WITH RECURSIVE tree AS (
  SELECT id, name, parent_id FROM categories WHERE id = 1
  UNION ALL
  SELECT c.id, c.name, c.parent_id
  FROM categories c JOIN tree t ON c.parent_id = t.id
)
SEARCH DEPTH FIRST BY id SET ordercol
CYCLE id SET is_cycle USING path
SELECT * FROM tree WHERE NOT is_cycle ORDER BY ordercol;
  • CYCLE id SET is_cycle USING path
    -- automatic cycle detection
  • SEARCH BREADTH FIRST BY id SET ordercol
    -- level-order traversal
  • SEARCH DEPTH FIRST BY id SET ordercol
    -- pre-order traversal

An index on

parent_id
is critical. Without it, each recursive step performs a sequential scan on the entire table.

Details

Advanced Topics

Materialized path hybrid: Store a

path
column (e.g.,
/1/6/7/
) alongside
parent_id
. Subtree queries become
WHERE path LIKE '/1/6/%'
-- no recursion needed. The
ltree
extension in PostgreSQL provides native path operations with GiST indexing. See db-hierarchical-data for a full comparison.
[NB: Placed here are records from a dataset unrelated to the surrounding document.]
==> src/rtl/cbus_arbiter.sv <==
// Cbus request/response types and an N-way arbiter that grants one cache at a time
// to the shared memory bus and holds the grant for a whole burst.
package cbus_pkg;
  localparam logic [1:0] MLEN1  = 2'd0;
  localparam logic [1:0] MLEN4  = 2'd1;
  localparam logic [1:0] MLEN8  = 2'd2;
  localparam logic [1:0] MLEN16 = 2'd3;

  typedef struct packed {
    logic        valid;
    logic        is_write;
    logic [2:0]  size;
    logic [31:0] addr;
    logic [7:0]  strobe;
    logic [63:0] data;
    logic [1:0]  len;
    logic [1:0]  burst;
  } cbus_req_t;

  typedef struct packed {
    logic        ready;
    logic        last;
    logic [63:0] data;
  } cbus_resp_t;
endpackage

module cbus_arbiter
  import cbus_pkg::*;
#(
  parameter int NUM_INPUTS  = 2,
  parameter int ROUND_ROBIN = 1
) (
  input  logic       clk,
  input  logic       reset,
  input  cbus_req_t  ireqs  [NUM_INPUTS],
  output cbus_resp_t iresps [NUM_INPUTS],
  output cbus_req_t  oreq,
  input  cbus_resp_t oresp
);

  localparam int          IW = (NUM_INPUTS > 1) ? $clog2(NUM_INPUTS) : 1;
  localparam int unsigned NI = NUM_INPUTS;

  localparam logic [0:0] S_IDLE = 1'b0;
  localparam logic [0:0] S_BUSY = 1'b1;

  logic [0:0]    r_state;
  logic [IW-1:0] r_sel_idx;
  logic [IW-1:0] r_rr_ptr;

  logic [IW-1:0] w_winner;
  logic [IW-1:0] w_cand;
  logic          w_any;
  logic          w_sel_valid;
  logic [IW-1:0] w_rr_next;

  // Scan starts at rr_ptr for rotating priority, at index 0 for fixed priority.
  always_comb begin
    w_winner = '0;
    w_any    = 1'b0;
    w_cand   = '0;
    for (int unsigned k = 0; k < NI; k++) begin
      if (ROUND_ROBIN != 0) begin
        w_cand = IW'((32'(r_rr_ptr) + k) % NI);
      end else begin
        w_cand = IW'(k);
      end
      if (!w_any && ireqs[w_cand].valid) begin
        w_any    = 1'b1;
        w_winner = w_cand;
      end
    end
  end

  assign w_sel_valid = ireqs[r_sel_idx].valid;
  assign w_rr_next   = (32'(r_sel_idx) == NI - 1) ? '0 : r_sel_idx + 1'b1;

  // Outputs depend only on state and requests, never on oresp toward oreq.
  always_comb begin
    oreq = '0;
    for (int unsigned i = 0; i < NI; i++) begin
      iresps[i] = '0;
      if (r_state == S_BUSY && IW'(i) == r_sel_idx) begin
        iresps[i] = oresp;
      end
    end
    if (r_state == S_BUSY) begin
      oreq = ireqs[r_sel_idx];
    end
  end

  always_ff @(posedge clk) begin
    if (reset) begin
      r_state   <= S_IDLE;
      r_sel_idx <= '0;
      r_rr_ptr  <= '0;
    end else begin
      case (r_state)
        S_IDLE: begin
          if (w_any) begin
            r_sel_idx <= w_winner;
            r_state   <= S_BUSY;
          end
        end
        S_BUSY: begin
          // An abort releases the bus without advancing the rotation.
          if (!w_sel_valid) begin
            r_state <= S_IDLE;
          end else if (oresp.ready && oresp.last) begin
            r_state  <= S_IDLE;
            r_rr_ptr <= w_rr_next;
          end
        end
        default: r_state <= S_IDLE;
      endcase
    end
  end

endmodule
Performance characteristics: Subtree queries cost O(depth) recursive steps, each scanning indexed child rows. For balanced trees this is efficient. For deep chains (depth > 100), performance degrades. Consider closure tables for deep hierarchies with frequent subtree reads.

Combining with closure table: Use adjacency list for writes (simple parent_id update) and maintain a closure table for reads. This hybrid offers the best of both models at the cost of maintaining two data structures.

Engine Differences

MySQL 8.0+ supports

WITH RECURSIVE
with compatible syntax. Earlier MySQL versions require stored procedures or application-layer recursion for tree traversal.

Key MySQL differences:

  • MySQL lacks
    CYCLE
    and
    SEARCH
    clauses -- cycle detection must be done manually by tracking visited IDs in a VARCHAR path column
  • MySQL has a
    cte_max_recursion_depth
    system variable (default 1000, configurable) that limits recursion depth
  • MySQL recursive CTE performance is comparable to PostgreSQL for shallow trees (depth < 20)

Real-World Case Studies

Reddit-style comment threading with 50M comments. Maximum thread depth of 20 levels. Adjacency list with a recursive CTE fetches a full thread (average 200 comments) in 8ms using a composite index on

(parent_id, created_at)
. The team evaluated migrating to nested sets but abandoned the effort: every new comment would require renumbering O(n) rows in the thread, and comments are inserted frequently. The adjacency list's O(1) insert was the deciding factor.

Source

Process

  1. Read the key concepts to understand adjacency list structure and recursive CTE traversal.
  2. Apply the pattern with proper indexing on
    parent_id
    and cycle detection for untrusted data.
  3. Verify with EXPLAIN ANALYZE that recursive CTEs use index scans at each level.

Harness Integration

  • Type: knowledge -- this skill is a reference document, not a procedural workflow.
  • No tools or state -- consumed as context by other skills and agents.
  • related_skills: db-nested-sets, db-closure-table, db-hierarchical-data, db-query-rewriting

Success Criteria

  • Adjacency list tables have an index on
    parent_id
    .
  • Subtree and ancestor queries use recursive CTEs, not hard-coded multi-level JOINs.
  • Cycle detection is in place for hierarchies with untrusted or user-generated data.
  • Depth limits are applied to prevent runaway recursion.